[Data records — start]
$ cat config.mk
export PLATFORM = sky130hd
export DESIGN_NAME = mix_vga_ramp_control
export DESIGN_NICKNAME = d
export VERILOG_FILES = /design/src/rtl/mix_vga_ramp_control.sv
export SDC_FILE = /design/constraint.sdc
export NUM_CORES = 1
export LEC_CHECK = 0
export BUFFER_PORTS_ARGS = -buffer_cell sky130_fd_sc_hd__buf_2
export CORE_ASPECT_RATIO = 1.5
export CORE_MARGIN = 8
export CORE_UTILIZATION = 60
export DETAILED_ROUTE_END_ITERATION = 8
export PLACE_DENSITY = 0.83
export SYNTH_ARGS = -nofsm -noshare
export SYNTH_HDL_FRONTEND = slang
export SYNTH_SLANG_ARGS = --single-unit
$ cat constraint.sdc
create_clock -name clk -period 5.1 [get_ports clk]
set_input_delay 1.02 -clock clk [delete_from_list [all_inputs] [get_ports clk]]
set_output_delay 1.02 -clock clk [all_outputs]
set_load 0.01 [all_outputs]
[Data records — finish]
§ Activity
Line by line, set the records above down again exactly.

§ Result of the task
$ cat config.mk
export PLATFORM = sky130hd
export DESIGN_NAME = mix_vga_ramp_control
export DESIGN_NICKNAME = d
export VERILOG_FILES = /design/src/rtl/mix_vga_ramp_control.sv
export SDC_FILE = /design/constraint.sdc
export NUM_CORES = 1
export LEC_CHECK = 0
export BUFFER_PORTS_ARGS = -buffer_cell sky130_fd_sc_hd__buf_2
export CORE_ASPECT_RATIO = 1.5
export CORE_MARGIN = 8
export CORE_UTILIZATION = 60
export DETAILED_ROUTE_END_ITERATION = 8
export PLACE_DENSITY = 0.83
export SYNTH_ARGS = -nofsm -noshare
export SYNTH_HDL_FRONTEND = slang
export SYNTH_SLANG_ARGS = --single-unit
$ cat constraint.sdc
create_clock -name clk -period 5.1 [get_ports clk]
set_input_delay 1.02 -clock clk [delete_from_list [all_inputs] [get_ports clk]]
set_output_delay 1.02 -clock clk [all_outputs]
set_load 0.01 [all_outputs]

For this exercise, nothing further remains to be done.